BLEU (Bilingual Evaluation Understudy)

A precision-based metric that calculates the geometric mean of n-gram overlaps between a generated text and a reference text. It was originally designed for machine translation and remains a standard baseline despite its inability to account for synonyms or paraphrasing.

ROUGE (Recall-Oriented Understudy for Gisting Evaluation)
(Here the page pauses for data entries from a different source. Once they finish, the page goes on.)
Source: an optimization exercise on an open RTL-to-GDS flow (aim: small area). Production flows keep margins and buffers that such runs may drop.
Function was checked by simulation only, so behaviour that the tests miss may differ from the original.
No activity file was given, so power comes from the tool's default toggle rates.

==> trial 25 <==
==> flow/design.v <==
package lsq_pkg;
	localparam int data_w = 32;
	localparam int addr_w = 10;
	localparam int off_w = 12;
	localparam int tag_w = 4;
	typedef logic [data_w-1:0] data_t;
	typedef logic [addr_w-1:0] addr_t;
	typedef logic [off_w-1:0]  off_t;
	typedef logic [tag_w-1:0]  tag_t;
	typedef enum logic {
		LS_LOAD  = 1'b0,
		LS_STORE = 1'b1
	} ls_op_t;
	localparam int DEF_ENTRIES = 6;
	localparam int DEF_CDB = 6;
	localparam int DEF_MEM_CREDITS = 2;
endpackage
`timescale 1ns/10ps
module lsq_top #(
	parameter int NUM_ENTRIES = lsq_pkg::DEF_ENTRIES,
	parameter int NUM_CDB     = lsq_pkg::DEF_CDB,
	parameter int MEM_CREDITS = lsq_pkg::DEF_MEM_CREDITS
) (
	input  logic                                clk,
	input  logic                                rst_n,
	input  logic                                disp_valid_i,
	input  logic                                disp_op_i,
	input  logic [lsq_pkg::data_w-1:0]          disp_base_i,
	input  logic [lsq_pkg::off_w-1:0]           disp_off_i,
	input  logic [lsq_pkg::data_w-1:0]          disp_val_i,
	input  logic [lsq_pkg::tag_w-1:0]           disp_tag_i,
	output logic                                disp_credit_o,
	input  logic [NUM_CDB-1:0]                  cdb_valid_i,
	input  logic [NUM_CDB*lsq_pkg::tag_w-1:0]   cdb_tag_i,
	input  logic [NUM_CDB*lsq_pkg::data_w-1:0]  cdb_data_i,
	output logic                                mem_req_o,
	output logic                                mem_we_o,
	output logic [lsq_pkg::addr_w-1:0]          mem_addr_o,
	output logic [lsq_pkg::data_w-1:0]          mem_wdata_o,
	output logic [$clog2(NUM_ENTRIES)-1:0]      mem_tag_o,
	input  logic                                mem_credit_i
);
	localparam int NE = 6;
	localparam int NC = 6;
	localparam int DW = lsq_pkg::data_w;
	localparam int AW = lsq_pkg::addr_w;
	localparam int TW = lsq_pkg::tag_w;
	logic [NE-1:0]         tail_q;
	logic [NE-1:0]         head_q;
	logic                  empty_q;
	logic [1:0]            mcred_q;    
	logic [NE-1:0]         op_q;
	logic [NE-1:0][TW-1:0] tag_q;
	logic [NE-1:0][AW-1:0] addr_q;
	logic [NE-1:0][DW-1:0] data_q;
	logic [NE-1:0]         alloc;
	logic [NE-1:0]         waiting;
	logic                  issue;
	logic [AW-1:0]         new_addr;
	assign alloc    = disp_valid_i ? tail_q : '0;
	assign new_addr = disp_base_i[AW-1:0] + disp_off_i[AW-1:0];
	for (genvar s = 0; s < NE; s++) begin : g_wait
		assign waiting[s] = |tag_q[s];
	end
	assign issue = !empty_q && !(|(head_q & waiting)) && (|mcred_q);
	always_ff @(posedge clk) begin
		if (!rst_n) begin
			tail_q  <= NE'(1);
			head_q  <= NE'(1);
			empty_q <= 1'b1;
			mcred_q <= 2'd2;
		end else begin
			if (disp_valid_i)
				tail_q <= {tail_q[NE-2:0], tail_q[NE-1]};
			if (issue)
				head_q <= {head_q[NE-2:0], head_q[NE-1]};
			if (disp_valid_i)
				empty_q <= 1'b0;
			else if (issue)
				empty_q <= |({head_q[NE-2:0], head_q[NE-1]} & tail_q);
			if (issue && !mem_credit_i)
				mcred_q <= mcred_q - 1'b1;
			else if (!issue && mem_credit_i)
				mcred_q <= mcred_q + 1'b1;
		end
	end
	for (genvar s = 0; s < NE; s++) begin : g_slot
		logic [TW-1:0] look_tag;
		logic [NC-1:0] sel;
		logic          hit;
		logic [DW-1:0] d_next;
		assign look_tag = alloc[s] ? disp_tag_i : tag_q[s];
		always_comb begin
			for (int b = 0; b < NC; b++)
				sel[b] = cdb_valid_i[b] && (cdb_tag_i[b*TW +: TW] == look_tag) && (|look_tag);
		end
		assign hit = |sel;
		always_comb begin
			d_next = {DW{!alloc[s] && !hit}} & data_q[s];
			d_next = d_next | ({DW{alloc[s] && !hit}} & disp_val_i);
			for (int b = 0; b < NC; b++)
				d_next = d_next | ({DW{sel[b]}} & cdb_data_i[b*DW +: DW]);
		end
		always_ff @(posedge clk) begin
			data_q[s] <= d_next;
			if (alloc[s]) begin
				op_q[s]   <= disp_op_i;
				addr_q[s] <= new_addr;
				tag_q[s]  <= (disp_op_i && !hit) ? disp_tag_i : '0;
			end else if (hit) begin
				tag_q[s]  <= '0;
			end
		end
	end
	always_comb begin
		mem_addr_o  = '0;
		mem_wdata_o = '0;
		mem_we_o    = 1'b0;
		for (int s = 0; s < NE; s++) begin
			mem_addr_o  = mem_addr_o  | ({AW{head_q[s]}} & addr_q[s]);
			mem_wdata_o = mem_wdata_o | ({DW{head_q[s]}} & data_q[s]);
			mem_we_o    = mem_we_o    | (head_q[s] & op_q[s]);
		end
		mem_we_o = mem_we_o && issue;
	end
	assign mem_tag_o     = {head_q[4] | head_q[5], head_q[2] | head_q[3], head_q[1] | head_q[3] | head_q[5]};
	assign mem_req_o     = issue;
	assign disp_credit_o = issue;
endmodule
A set of metrics primarily used for evaluating summarization tasks by measuring the overlap of n-grams between the generated summary and reference summaries. Unlike BLEU, it emphasizes recall, making it more suitable for assessing how much of the source information is captured in the output.

BERTScore

A metric that leverages contextualized embeddings from pre-trained language models like BERT to calculate the cosine similarity between generated and reference tokens. It addresses the "lexical gap" by recognizing that different words can share similar semantic meanings in a given context.

Perplexity (PPL)

A measurement of how well a probability model predicts a sample, calculated as the exponentiated average negative log-likelihood of a sequence. In text generation, lower perplexity generally indicates that the model is less "surprised" by the text, suggesting higher fluency.

Semantic Similarity

The degree to which two pieces of text convey the same underlying meaning, regardless of the specific vocabulary used. Evaluating this is a core challenge in NLP because traditional metrics often penalize models for using synonyms or different sentence structures.

LLM-as-a-Judge

An evaluation paradigm where a powerful model (e.g., GPT-4) is prompted to act as an evaluator for the output of a smaller or target model. This method allows for the assessment of complex, subjective criteria like helpfulness, tone, and reasoning quality that are difficult to quantify with simple math.